Market and strategic implications
Delivering PowerScale as an Azure Marketplace‑transactable managed service continues an industry trend: hyperscalers and enterprise vendors are making feature‑rich, enterprise storage services available natively in cloud portals. For Azure‑centric enterprises, this reduces friction for moving large datasets into cloud compute and AI services. For storage vendors, it offers a new go‑to‑market route that can leverage customers’ existing Azure procurement commitments. Dell’s messaging and press communications position the offering to work tightly with Azure AI tooling and GPU compute, reflecting a strategic push to make PowerScale a first‑class data plane for cloud AI workloads. At the procurement level, marketplace transactions change partner/reseller dynamics and internal purchasing workflows; organizations must decide whether to treat the managed PowerScale resource as a line‑item in their Azure subscription or to maintain traditional vendor contracts outside of Azure billing. Both approaches have trade‑offs in discounts, billing transparency, and contract terms.Where the preview fits into long‑term adoption plans
This Azure‑native path lowers the barrier to entry for organizations that want enterprise file services without a long on‑prem to cloud migration project. For greenfield or cloud‑first analytics and AI initiatives, the managed PowerScale preview can be a low‑friction on‑ramp. For regulated industries or companies with strict network controls, the customer‑managed edition will remain essential until managed services demonstrate necessary controls, region flexibility, and contractual guarantees.Given the mix of convenience and potential lock‑in, the prudent enterprise approach is a staged migration:
- Use the preview to validate integration with Azure AI services, test peak throughput, and confirm how CloudPools tiering affects cost and access patterns.

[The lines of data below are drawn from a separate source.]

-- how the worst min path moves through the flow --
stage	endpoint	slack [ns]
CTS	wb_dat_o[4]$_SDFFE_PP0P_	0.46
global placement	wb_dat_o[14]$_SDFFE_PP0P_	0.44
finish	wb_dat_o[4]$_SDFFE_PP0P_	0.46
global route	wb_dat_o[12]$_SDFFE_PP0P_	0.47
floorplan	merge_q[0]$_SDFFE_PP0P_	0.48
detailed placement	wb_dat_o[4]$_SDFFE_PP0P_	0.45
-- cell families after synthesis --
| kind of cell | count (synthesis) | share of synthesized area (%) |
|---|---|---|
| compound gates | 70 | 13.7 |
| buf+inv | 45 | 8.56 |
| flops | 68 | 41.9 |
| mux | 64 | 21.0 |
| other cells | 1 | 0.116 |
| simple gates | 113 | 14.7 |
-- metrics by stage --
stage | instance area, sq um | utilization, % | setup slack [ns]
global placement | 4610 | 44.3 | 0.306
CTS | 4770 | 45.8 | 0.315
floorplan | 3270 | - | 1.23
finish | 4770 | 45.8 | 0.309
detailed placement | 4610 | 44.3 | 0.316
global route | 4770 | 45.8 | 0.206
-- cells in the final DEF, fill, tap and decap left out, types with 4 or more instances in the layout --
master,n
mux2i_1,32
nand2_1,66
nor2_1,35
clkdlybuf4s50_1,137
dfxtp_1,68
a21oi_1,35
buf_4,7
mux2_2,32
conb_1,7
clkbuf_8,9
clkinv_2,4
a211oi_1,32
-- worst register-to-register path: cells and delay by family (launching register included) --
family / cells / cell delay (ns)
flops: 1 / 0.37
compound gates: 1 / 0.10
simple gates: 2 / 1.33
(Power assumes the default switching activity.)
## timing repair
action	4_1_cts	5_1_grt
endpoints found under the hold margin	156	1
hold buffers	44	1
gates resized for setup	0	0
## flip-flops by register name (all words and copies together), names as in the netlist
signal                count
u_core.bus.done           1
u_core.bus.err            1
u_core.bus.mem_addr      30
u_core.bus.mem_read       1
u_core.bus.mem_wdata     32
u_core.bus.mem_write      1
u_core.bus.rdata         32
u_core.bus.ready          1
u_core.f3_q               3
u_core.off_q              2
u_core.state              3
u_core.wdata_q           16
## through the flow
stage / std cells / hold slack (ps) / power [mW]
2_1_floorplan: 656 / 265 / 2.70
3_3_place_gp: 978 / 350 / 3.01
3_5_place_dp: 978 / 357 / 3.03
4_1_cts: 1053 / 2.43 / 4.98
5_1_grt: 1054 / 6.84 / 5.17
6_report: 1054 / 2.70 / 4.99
`config.mk`:
```
export PLATFORM = sky130hd
export DESIGN_NAME = sram_arbiter
export DESIGN_NICKNAME = d
export VERILOG_FILES = /design/src/rtl/sram_ctrl_pkg.sv /design/src/rtl/sram_arbiter_rr.sv /design/src/rtl/sram_arbiter.sv
export SDC_FILE = /design/constraint.sdc
export NUM_CORES = 1
export LEC_CHECK = 0
export ABC_AREA = 1
export CAP_MARGIN = 0
export CORE_ASPECT_RATIO = 1.4
export CORE_MARGIN = 2
export CORE_UTILIZATION = 28
export DETAILED_ROUTE_END_ITERATION = 12
export PLACE_DENSITY = 0.62
export SLEW_MARGIN = 15
export SYNTH_ARGS = -nofsm -noshare
export SYNTH_HDL_FRONTEND = slang
export SYNTH_SLANG_ARGS = --single-unit
```
`constraint.sdc`:
```
create_clock -name CLOCK_50 -period 2.8 [get_ports CLOCK_50]
set_clock_uncertainty 0.05 [all_clocks]
set_input_delay 0.7 -clock CLOCK_50 [delete_from_list [all_inputs] [get_ports CLOCK_50]]
set_output_delay 0.7 -clock CLOCK_50 [all_outputs]
set_load 0.01 [all_outputs]
```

- Start with non‑mission‑critical datasets or hybrid DR contexts to evaluate operational workflows and support responsiveness.
- Only expand to production datasets after contractual capacity and SLA terms are satisfactorily negotiated and after PoC performance baselines meet business needs.
Conclusion — a practical assessment
The public preview of Dell’s Azure‑native PowerScale marks an important evolution in enterprise file storage for Azure: it brings OneFS’s enterprise capabilities into the Azure Portal as a Dell‑operated, transactable resource that reduces operational overhead and aligns with Azure purchasing flows. Dell’s official materials and multiple independent outlets confirm the offering’s public preview timing and the strategy to pair PowerScale with Azure AI compute. This is a welcome option for organizations that need scale‑out file semantics and enterprise data services without redesigning applications for object storage. The offering’s strengths — familiar OneFS features, Azure Portal and Marketplace integration, and hybrid continuity via CloudPools and SyncIQ — are meaningful for AI, HPC, and large data analytics workloads.At the same time, the managed model introduces important procurement, compliance, and exit‑strategy questions. Capacity figures and limits differ across sources; the 5.6 PiB guidance for the customer‑managed Azure edition is documented in Dell product pages, while larger single‑namespace numbers reported elsewhere remain unverified and should not be used for planning without written confirmation from Dell. Enterprises must run thorough PoCs, obtain contractual capacity/SLAs, and model costs for storage, snapshots, and network egress before moving production workloads. The preview is the right venue to test operational assumptions: confirm region support, measure real‑world performance with target workloads, validate security and key management, and walk contractual exit scenarios with Dell and Microsoft. For teams that succeed in these pilots, Azure‑native PowerScale has the potential to make enterprise‑grade file services a first‑class citizen inside Azure’s AI and compute ecosystem.